Start of Block

Context: an optimization exercise on an open-source flow, tuned for small area. The choices shown serve that exercise and are no tape-out recipe.
In this exercise RTL edits were held to simulation tests only and were not proved equivalent to the original.
Power and IR drop assume default switching activity.

`flow/config.mk`:
```
export PLATFORM = sky130hd
export DESIGN_NAME = xgmii_crossbar_n
export DESIGN_NICKNAME = xgmii_crossbar_n
export VERILOG_FILES = /design/flow/design.v
export SDC_FILE = /design/flow/constraint.sdc
export NUM_CORES = 4
export LEC_CHECK = 0
export CAP_MARGIN = 20
export CORE_MARGIN = 2
export CORE_UTILIZATION = 35
export PLACE_DENSITY = 0.6
export SLEW_MARGIN = 20
```
`flow/constraint.sdc`:
```
create_clock -name core_clock -period 8.0 [get_ports {clk}]
set_input_delay 1.6000 -clock core_clock [delete_from_list [all_inputs] [get_ports {clk}]]
set_output_delay 1.6000 -clock core_clock [all_outputs]
set_load 0.01 [all_outputs]
```
`flow/design.v`:
```
module xgmii_crossbar_n #(
  parameter int NUM_PORTS = 4,
  parameter int CNT_W     = 16,
  localparam int IDX_W    = (NUM_PORTS > 2) ? $clog2(NUM_PORTS) : 1
) (
  input  logic                         clk,
  input  logic                         reset,
  input  logic [8*NUM_PORTS-1:0]       eth_in_xgmii_ctrl,
  input  logic [64*NUM_PORTS-1:0]      eth_in_xgmii_data,
  input  logic [IDX_W*NUM_PORTS-1:0]   route_map,
  output logic [8*NUM_PORTS-1:0]       eth_out_xgmii_ctrl,
  output logic [64*NUM_PORTS-1:0]      eth_out_xgmii_data,
  output logic [CNT_W*NUM_PORTS-1:0]   drop_cnt,
  output logic [CNT_W*NUM_PORTS-1:0]   err_cnt,
  output logic [NUM_PORTS-1:0]         fwd_state
);
  localparam logic [7:0]  CTRL_ALL  = 8'hFF;
  localparam logic [63:0] IDLE_DATA = 64'h0707070707070707;
  localparam logic [63:0] ERR_DATA  = 64'hFEFEFEFEFEFEFEFE;
  localparam logic IDLE = 1'b0;
  localparam logic FWD  = 1'b1;
  logic [NUM_PORTS-1:0] sof, eof;
  for (genvar i = 0; i < NUM_PORTS; i++) begin : g_delim
    logic [7:0] fd;
    for (genvar k = 0; k < 8; k++) begin : g_lane
      assign fd[k] = eth_in_xgmii_ctrl[8*i+k] && (eth_in_xgmii_data[64*i+8*k +: 8] == 8'hFD);
    end
    assign sof[i] = eth_in_xgmii_ctrl[8*i] && (eth_in_xgmii_data[64*i +: 8] == 8'hFB);
    assign eof[i] = |fd;
  end
  logic [NUM_PORTS-1:0]       state_q;
  logic [IDX_W*NUM_PORTS-1:0] src_q, grant_q;
  logic [NUM_PORTS-1:0] drop_q, drop_d;
  logic [NUM_PORTS-1:0] busy, fresh, granted, lost;
  logic [NUM_PORTS-1:0] found;
  logic [IDX_W*NUM_PORTS-1:0] win;
  for (genvar i = 0; i < NUM_PORTS; i++) begin : g_busy
    logic [NUM_PORTS-1:0] hit;
    for (genvar e = 0; e < NUM_PORTS; e++) begin : g_e
      assign hit[e] = state_q[e] && (src_q[IDX_W*e +: IDX_W] == IDX_W'(i));
    end
    assign busy[i] = |hit;
  end
  assign fresh = sof & ~drop_q;
  for (genvar e = 0; e < NUM_PORTS; e++) begin : g_egress
    logic [NUM_PORTS-1:0] req;
    logic [IDX_W-1:0]     gq, sq, w;
    logic [IDX_W:0]       cand [NUM_PORTS+1];
    logic [NUM_PORTS:0]   fnd;
    logic [IDX_W-1:0]     wsel [NUM_PORTS+1];
    logic                 err_inc;
    logic [7:0]           octrl_q, octrl_d;
    logic [63:0]          odata_q, odata_d;
    logic                 st_d;
    logic [IDX_W-1:0]     src_d, grant_d;
    logic [CNT_W-1:0]     dcnt_q, ecnt_q;
    logic [3:0]           inc [NUM_PORTS+1];
    assign gq = grant_q[IDX_W*e +: IDX_W];
    assign sq = src_q[IDX_W*e +: IDX_W];
    for (genvar i = 0; i < NUM_PORTS; i++) begin : g_req
      assign req[i] = fresh[i] && !busy[i] && (route_map[IDX_W*i +: IDX_W] == IDX_W'(e));
    end
    assign fnd[0]  = 1'b0;
    assign wsel[0] = gq;
    for (genvar k = 1; k <= NUM_PORTS; k++) begin : g_rr
      logic [IDX_W:0] c0;
      logic [IDX_W-1:0] c;
      assign c0 = {1'b0, gq} + (IDX_W+1)'(k);
      assign c  = (c0 >= (IDX_W+1)'(NUM_PORTS)) ? IDX_W'(c0 - (IDX_W+1)'(NUM_PORTS)) : c0[IDX_W-1:0];
      assign fnd[k]  = fnd[k-1] | req[c];
      assign wsel[k] = fnd[k-1] ? wsel[k-1] : c;
    end
    assign found[e] = fnd[NUM_PORTS] && (state_q[e] == IDLE);
    assign w        = wsel[NUM_PORTS];
    assign win[IDX_W*e +: IDX_W] = w;
    always_comb begin
      st_d    = state_q[e];
      src_d   = sq;
      grant_d = gq;
      octrl_d = CTRL_ALL;
      odata_d = IDLE_DATA;
      err_inc = 1'b0;
      if (state_q[e] == IDLE) begin
        if (found[e]) begin
          grant_d = w;
          octrl_d = eth_in_xgmii_ctrl[8*w +: 8];
          odata_d = eth_in_xgmii_data[64*w +: 64];
          if (!eof[w]) begin
            st_d  = FWD;
            src_d = w;
          end
        end
      end else begin
        if (sof[sq]) begin
          odata_d = ERR_DATA;
          err_inc = 1'b1;
          st_d    = IDLE;
        end else begin
          octrl_d = eth_in_xgmii_ctrl[8*sq +: 8];
          odata_d = eth_in_xgmii_data[64*sq +: 64];
          if (eof[sq]) st_d = IDLE;
        end
      end
    end
    assign inc[0] = 4'd0;
    for (genvar i = 0; i < NUM_PORTS; i++) begin : g_inc
      assign inc[i+1] = inc[i] + {3'b000, (lost[i] && (route_map[IDX_W*i +: IDX_W] == IDX_W'(e)))};
    end
    always_ff @(posedge clk or negedge reset) begin
      if (!reset) begin
        state_q[e] <= IDLE;
        src_q[IDX_W*e +: IDX_W]   <= '0;
        grant_q[IDX_W*e +: IDX_W] <= IDX_W'(NUM_PORTS - 1);
        octrl_q <= CTRL_ALL;
        odata_q <= IDLE_DATA;
        dcnt_q  <= '0;
        ecnt_q  <= '0;
      end else begin
        state_q[e] <= st_d;
        src_q[IDX_W*e +: IDX_W]   <= src_d;
        grant_q[IDX_W*e +: IDX_W] <= grant_d;
        octrl_q <= octrl_d;
        odata_q <= odata_d;
        dcnt_q  <= sat_add(dcnt_q, inc[NUM_PORTS]);
        ecnt_q  <= sat_add(ecnt_q, {3'b000, err_inc});
      end
    end
    assign eth_out_xgmii_ctrl[8*e +: 8]   = octrl_q;
    assign eth_out_xgmii_data[64*e +: 64] = odata_q;
    assign drop_cnt[CNT_W*e +: CNT_W]     = dcnt_q;
    assign err_cnt[CNT_W*e +: CNT_W]      = ecnt_q;
    assign fwd_state[e] = (state_q[e] == FWD);
  end
  for (genvar i = 0; i < NUM_PORTS; i++) begin : g_grant
    logic [NUM_PORTS-1:0] hit;
    for (genvar e = 0; e < NUM_PORTS; e++) begin : g_e
      assign hit[e] = found[e] && (win[IDX_W*e +: IDX_W] == IDX_W'(i));
    end
    assign granted[i] = |hit;
  end
  assign lost   = fresh & ~granted;
  assign drop_d = (drop_q | lost) & ~eof;
  always_ff @(posedge clk or negedge reset) begin
    if (!reset) drop_q <= '0;
    else        drop_q <= drop_d;
  end
  function automatic logic [CNT_W-1:0] sat_add(input logic [CNT_W-1:0] a,
                                               input logic [3:0] b);
    logic [CNT_W:0] sum;
    sum = {1'b0, a} + {{(CNT_W-3){1'b0}}, b};
    sat_add = sum[CNT_W] ? {CNT_W{1'b1}} : sum[CNT_W-1:0];
  endfunction
endmodule
```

End of Block

(WHAT YOU WILL DO) Every line from the data above that contains "else" must appear in the answer.

(REPLY)
      end else begin
        end else begin
      end else begin
    else        drop_q <= drop_d;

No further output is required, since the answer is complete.